▶ Required action
Find the string "automatic" in the data, then copy every line where it is found.

▶ Record extracts
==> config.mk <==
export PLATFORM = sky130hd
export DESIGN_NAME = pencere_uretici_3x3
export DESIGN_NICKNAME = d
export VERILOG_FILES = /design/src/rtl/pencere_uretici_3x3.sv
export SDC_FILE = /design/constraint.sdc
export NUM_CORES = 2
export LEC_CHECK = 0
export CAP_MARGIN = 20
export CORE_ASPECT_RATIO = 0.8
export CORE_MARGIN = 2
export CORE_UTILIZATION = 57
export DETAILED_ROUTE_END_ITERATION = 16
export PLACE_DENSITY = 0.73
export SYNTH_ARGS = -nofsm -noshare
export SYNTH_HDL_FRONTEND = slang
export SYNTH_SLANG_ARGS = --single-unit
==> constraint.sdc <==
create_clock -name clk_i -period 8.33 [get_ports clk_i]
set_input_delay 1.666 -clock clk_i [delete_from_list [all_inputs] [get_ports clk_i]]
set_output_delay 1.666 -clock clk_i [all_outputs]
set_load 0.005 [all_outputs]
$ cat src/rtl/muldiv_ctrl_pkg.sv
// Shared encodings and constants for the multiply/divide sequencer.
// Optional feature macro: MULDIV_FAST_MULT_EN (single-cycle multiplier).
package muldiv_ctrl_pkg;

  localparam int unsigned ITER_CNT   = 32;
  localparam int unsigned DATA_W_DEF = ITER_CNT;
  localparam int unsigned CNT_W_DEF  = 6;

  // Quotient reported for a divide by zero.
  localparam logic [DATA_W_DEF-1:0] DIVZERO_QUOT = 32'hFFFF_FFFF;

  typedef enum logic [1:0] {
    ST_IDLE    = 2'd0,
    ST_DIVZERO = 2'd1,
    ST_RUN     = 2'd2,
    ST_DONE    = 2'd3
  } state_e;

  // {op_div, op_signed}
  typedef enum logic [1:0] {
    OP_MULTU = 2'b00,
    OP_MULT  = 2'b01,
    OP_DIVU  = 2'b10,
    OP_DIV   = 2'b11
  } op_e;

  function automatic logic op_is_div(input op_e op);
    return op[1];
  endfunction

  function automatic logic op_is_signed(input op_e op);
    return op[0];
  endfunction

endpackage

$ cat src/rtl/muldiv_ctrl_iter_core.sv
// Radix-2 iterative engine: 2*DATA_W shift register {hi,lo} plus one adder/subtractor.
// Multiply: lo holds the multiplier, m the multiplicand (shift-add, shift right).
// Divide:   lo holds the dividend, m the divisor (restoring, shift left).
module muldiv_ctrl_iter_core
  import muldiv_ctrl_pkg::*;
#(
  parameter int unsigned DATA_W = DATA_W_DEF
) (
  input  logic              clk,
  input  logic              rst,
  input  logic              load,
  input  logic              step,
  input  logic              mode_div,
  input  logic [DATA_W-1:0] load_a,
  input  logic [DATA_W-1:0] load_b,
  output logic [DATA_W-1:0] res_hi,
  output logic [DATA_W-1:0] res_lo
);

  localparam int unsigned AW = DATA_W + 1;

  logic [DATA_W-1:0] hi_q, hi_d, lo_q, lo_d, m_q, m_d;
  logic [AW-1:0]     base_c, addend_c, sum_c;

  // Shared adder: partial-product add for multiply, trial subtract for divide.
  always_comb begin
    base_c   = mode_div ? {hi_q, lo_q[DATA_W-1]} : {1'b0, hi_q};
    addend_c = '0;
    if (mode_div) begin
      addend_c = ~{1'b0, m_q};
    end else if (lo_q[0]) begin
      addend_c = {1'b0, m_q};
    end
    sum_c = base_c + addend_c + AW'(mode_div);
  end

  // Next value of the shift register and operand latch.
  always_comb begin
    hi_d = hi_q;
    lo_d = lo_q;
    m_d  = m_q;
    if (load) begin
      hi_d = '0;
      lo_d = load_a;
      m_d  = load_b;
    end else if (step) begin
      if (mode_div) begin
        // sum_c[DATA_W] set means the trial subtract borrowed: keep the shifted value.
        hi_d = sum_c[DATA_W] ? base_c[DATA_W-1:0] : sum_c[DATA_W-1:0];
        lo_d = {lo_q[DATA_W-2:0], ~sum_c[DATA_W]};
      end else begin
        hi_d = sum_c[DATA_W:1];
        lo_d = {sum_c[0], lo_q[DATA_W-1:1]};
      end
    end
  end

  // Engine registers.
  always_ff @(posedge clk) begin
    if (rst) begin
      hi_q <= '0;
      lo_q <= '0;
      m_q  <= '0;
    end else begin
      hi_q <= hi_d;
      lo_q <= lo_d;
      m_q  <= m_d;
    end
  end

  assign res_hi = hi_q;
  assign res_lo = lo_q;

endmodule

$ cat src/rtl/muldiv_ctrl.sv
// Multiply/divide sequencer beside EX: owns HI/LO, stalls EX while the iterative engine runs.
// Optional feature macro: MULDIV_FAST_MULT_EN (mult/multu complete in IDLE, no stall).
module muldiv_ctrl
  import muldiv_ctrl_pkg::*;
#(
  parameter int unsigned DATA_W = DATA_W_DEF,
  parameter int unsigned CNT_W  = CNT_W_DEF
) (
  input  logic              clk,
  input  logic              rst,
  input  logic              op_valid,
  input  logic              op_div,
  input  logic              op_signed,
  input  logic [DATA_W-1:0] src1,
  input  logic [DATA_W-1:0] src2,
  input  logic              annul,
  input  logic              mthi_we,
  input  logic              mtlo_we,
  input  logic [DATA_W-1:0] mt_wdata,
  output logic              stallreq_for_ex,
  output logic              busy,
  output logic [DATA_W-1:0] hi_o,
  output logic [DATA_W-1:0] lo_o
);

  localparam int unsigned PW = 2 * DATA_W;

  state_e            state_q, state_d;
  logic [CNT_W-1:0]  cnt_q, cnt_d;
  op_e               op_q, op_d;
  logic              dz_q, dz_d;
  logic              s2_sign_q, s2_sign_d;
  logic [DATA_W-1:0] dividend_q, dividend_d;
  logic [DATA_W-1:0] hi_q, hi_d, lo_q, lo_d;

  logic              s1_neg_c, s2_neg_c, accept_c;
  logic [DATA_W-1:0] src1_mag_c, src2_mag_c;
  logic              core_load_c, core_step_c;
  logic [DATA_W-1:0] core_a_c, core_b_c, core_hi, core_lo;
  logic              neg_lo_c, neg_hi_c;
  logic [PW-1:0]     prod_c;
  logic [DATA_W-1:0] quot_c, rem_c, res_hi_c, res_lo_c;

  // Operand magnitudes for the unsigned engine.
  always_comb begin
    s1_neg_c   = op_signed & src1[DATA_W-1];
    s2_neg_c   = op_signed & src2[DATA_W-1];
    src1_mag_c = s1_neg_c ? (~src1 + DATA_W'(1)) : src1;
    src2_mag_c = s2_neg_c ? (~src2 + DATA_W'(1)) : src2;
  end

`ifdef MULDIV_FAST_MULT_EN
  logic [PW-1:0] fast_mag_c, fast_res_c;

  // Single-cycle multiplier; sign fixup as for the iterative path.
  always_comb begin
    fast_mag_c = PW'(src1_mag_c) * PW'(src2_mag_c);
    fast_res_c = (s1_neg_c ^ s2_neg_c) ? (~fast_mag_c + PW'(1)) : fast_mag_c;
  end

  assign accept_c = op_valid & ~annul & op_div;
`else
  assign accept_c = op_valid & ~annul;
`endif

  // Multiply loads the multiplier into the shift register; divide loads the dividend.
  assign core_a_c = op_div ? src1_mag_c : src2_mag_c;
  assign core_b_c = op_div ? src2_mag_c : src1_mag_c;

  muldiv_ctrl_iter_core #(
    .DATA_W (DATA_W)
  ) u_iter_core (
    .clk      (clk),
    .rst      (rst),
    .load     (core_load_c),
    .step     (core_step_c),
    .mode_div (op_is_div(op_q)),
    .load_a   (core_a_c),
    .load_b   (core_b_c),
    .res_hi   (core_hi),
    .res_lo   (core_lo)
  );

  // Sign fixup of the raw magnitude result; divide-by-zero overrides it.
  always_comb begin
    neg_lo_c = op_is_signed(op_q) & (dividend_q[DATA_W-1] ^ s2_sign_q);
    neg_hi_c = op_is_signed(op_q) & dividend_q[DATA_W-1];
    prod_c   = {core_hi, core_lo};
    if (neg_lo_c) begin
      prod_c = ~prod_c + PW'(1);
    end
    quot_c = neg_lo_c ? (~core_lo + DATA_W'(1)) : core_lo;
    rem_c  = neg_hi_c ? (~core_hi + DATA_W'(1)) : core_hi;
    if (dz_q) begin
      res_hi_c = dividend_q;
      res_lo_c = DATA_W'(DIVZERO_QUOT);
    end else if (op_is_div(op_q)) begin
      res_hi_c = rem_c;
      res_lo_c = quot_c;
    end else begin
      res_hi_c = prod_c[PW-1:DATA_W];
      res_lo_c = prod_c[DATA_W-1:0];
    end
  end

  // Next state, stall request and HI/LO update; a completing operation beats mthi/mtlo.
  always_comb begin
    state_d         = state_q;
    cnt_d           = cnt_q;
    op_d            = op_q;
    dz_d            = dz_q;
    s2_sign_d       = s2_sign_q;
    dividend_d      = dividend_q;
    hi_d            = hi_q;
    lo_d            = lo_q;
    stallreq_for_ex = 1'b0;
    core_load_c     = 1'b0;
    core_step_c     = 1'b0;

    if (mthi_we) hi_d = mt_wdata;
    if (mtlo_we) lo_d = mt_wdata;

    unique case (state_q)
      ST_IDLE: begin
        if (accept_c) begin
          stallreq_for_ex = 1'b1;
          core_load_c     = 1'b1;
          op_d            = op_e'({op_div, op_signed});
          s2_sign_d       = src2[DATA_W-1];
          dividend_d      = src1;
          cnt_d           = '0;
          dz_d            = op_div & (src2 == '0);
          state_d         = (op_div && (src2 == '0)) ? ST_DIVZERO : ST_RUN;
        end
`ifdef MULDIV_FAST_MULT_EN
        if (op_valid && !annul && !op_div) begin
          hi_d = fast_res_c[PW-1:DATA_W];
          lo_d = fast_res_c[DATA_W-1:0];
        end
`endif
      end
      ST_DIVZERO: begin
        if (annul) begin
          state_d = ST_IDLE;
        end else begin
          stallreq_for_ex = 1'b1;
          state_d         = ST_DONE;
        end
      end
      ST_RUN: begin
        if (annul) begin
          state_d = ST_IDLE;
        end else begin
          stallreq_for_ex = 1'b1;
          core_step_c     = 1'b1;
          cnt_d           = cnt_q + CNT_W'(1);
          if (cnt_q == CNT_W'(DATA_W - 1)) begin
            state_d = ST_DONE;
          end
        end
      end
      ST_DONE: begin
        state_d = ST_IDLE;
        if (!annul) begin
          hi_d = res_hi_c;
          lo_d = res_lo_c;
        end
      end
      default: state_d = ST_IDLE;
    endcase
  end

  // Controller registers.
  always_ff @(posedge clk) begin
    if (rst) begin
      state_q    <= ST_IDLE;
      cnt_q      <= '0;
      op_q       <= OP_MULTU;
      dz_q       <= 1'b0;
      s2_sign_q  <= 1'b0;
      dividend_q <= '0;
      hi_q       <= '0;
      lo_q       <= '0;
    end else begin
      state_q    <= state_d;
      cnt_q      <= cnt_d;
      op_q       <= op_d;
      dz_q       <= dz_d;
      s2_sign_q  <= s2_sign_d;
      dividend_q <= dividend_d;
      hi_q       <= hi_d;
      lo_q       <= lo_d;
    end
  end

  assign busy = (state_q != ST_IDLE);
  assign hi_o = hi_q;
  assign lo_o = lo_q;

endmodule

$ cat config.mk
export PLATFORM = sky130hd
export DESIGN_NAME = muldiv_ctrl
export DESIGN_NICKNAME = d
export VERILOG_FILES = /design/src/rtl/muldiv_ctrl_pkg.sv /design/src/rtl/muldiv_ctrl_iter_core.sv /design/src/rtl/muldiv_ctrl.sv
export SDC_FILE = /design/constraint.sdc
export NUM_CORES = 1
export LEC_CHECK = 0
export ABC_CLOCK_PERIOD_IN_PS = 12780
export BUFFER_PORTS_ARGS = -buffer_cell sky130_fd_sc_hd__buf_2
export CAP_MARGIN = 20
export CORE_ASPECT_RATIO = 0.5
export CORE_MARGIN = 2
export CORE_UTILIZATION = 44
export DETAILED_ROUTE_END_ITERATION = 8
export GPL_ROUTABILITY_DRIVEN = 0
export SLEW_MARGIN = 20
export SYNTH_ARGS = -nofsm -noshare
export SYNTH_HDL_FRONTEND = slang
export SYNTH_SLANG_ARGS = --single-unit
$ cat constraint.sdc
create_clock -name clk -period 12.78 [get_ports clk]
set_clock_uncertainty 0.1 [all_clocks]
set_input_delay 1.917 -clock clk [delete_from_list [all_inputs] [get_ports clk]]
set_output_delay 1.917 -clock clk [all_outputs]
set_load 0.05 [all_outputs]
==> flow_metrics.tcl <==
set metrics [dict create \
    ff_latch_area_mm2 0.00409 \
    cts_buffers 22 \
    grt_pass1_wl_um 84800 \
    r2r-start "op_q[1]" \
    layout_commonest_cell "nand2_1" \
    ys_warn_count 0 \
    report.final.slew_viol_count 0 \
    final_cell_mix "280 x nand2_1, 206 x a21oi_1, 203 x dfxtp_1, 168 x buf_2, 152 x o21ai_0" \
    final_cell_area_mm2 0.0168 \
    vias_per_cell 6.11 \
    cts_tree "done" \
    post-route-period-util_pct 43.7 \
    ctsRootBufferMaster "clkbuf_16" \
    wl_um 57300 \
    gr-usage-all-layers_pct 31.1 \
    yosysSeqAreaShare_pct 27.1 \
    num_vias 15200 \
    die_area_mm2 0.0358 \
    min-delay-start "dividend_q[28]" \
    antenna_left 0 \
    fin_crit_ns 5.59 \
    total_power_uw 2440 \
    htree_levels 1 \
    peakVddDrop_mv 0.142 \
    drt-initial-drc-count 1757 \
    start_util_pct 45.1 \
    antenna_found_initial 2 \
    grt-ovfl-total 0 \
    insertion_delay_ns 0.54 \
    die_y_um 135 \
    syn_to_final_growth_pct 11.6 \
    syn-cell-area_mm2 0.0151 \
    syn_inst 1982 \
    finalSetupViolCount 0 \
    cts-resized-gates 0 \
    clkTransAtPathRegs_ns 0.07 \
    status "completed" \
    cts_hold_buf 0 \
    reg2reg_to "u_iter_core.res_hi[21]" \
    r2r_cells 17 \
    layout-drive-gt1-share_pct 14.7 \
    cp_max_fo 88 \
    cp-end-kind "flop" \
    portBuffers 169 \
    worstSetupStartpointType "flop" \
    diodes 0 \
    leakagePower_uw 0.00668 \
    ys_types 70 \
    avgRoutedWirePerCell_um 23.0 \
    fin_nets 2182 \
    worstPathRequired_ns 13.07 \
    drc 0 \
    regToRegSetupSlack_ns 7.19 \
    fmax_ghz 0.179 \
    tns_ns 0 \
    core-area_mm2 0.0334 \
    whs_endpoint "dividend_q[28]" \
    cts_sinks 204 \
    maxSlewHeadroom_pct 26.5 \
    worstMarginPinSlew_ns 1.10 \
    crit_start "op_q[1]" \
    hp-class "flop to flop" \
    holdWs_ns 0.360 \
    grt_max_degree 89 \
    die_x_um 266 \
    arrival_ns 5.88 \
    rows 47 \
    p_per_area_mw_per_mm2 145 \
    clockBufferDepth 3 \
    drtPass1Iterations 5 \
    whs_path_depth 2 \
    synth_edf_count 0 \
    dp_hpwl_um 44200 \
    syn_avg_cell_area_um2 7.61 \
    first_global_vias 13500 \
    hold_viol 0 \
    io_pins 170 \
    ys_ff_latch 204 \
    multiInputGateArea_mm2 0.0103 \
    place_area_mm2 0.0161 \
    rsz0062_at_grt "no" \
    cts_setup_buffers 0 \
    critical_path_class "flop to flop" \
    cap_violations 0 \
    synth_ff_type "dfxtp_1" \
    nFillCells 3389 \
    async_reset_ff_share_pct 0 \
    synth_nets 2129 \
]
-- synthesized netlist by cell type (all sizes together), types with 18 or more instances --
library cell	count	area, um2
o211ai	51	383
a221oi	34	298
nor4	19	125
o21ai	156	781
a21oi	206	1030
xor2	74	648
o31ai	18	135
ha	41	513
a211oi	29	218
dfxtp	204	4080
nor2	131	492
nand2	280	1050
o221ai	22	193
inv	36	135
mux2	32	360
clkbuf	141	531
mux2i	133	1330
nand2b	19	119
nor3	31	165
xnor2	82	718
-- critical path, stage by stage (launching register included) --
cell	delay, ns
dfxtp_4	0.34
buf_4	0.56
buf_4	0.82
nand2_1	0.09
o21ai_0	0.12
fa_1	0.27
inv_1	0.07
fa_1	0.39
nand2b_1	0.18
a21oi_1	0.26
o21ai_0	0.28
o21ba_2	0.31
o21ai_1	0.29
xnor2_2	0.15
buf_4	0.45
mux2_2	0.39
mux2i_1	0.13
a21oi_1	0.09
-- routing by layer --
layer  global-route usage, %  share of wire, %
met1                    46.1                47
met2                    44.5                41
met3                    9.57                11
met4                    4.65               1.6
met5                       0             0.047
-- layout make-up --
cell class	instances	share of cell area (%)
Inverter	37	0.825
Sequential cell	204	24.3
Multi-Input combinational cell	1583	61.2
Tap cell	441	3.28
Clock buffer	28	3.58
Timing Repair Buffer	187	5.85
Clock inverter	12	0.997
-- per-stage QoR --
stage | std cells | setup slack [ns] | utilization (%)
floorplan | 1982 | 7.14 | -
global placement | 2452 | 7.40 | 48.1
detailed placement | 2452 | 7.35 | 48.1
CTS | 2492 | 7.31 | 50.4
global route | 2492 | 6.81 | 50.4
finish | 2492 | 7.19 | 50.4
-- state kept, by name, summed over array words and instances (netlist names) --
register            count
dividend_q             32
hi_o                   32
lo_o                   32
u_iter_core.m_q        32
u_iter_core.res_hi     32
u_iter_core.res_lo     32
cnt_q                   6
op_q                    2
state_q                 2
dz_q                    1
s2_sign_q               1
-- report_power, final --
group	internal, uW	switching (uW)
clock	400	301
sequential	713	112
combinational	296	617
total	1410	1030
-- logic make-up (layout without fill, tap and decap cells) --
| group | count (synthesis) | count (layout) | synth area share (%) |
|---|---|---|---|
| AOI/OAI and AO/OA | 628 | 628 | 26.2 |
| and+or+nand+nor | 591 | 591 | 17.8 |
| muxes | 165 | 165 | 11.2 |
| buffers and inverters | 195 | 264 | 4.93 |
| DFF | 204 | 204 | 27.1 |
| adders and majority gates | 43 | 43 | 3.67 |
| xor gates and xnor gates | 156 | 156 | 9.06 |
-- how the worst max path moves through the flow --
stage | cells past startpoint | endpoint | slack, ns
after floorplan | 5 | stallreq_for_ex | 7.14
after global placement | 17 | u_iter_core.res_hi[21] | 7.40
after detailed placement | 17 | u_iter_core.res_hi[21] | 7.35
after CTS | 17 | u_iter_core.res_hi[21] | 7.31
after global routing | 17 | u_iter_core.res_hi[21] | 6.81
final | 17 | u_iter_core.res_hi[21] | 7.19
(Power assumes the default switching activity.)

▶ Response area
  function automatic logic op_is_div(input op_e op);
  function automatic logic op_is_signed(input op_e op);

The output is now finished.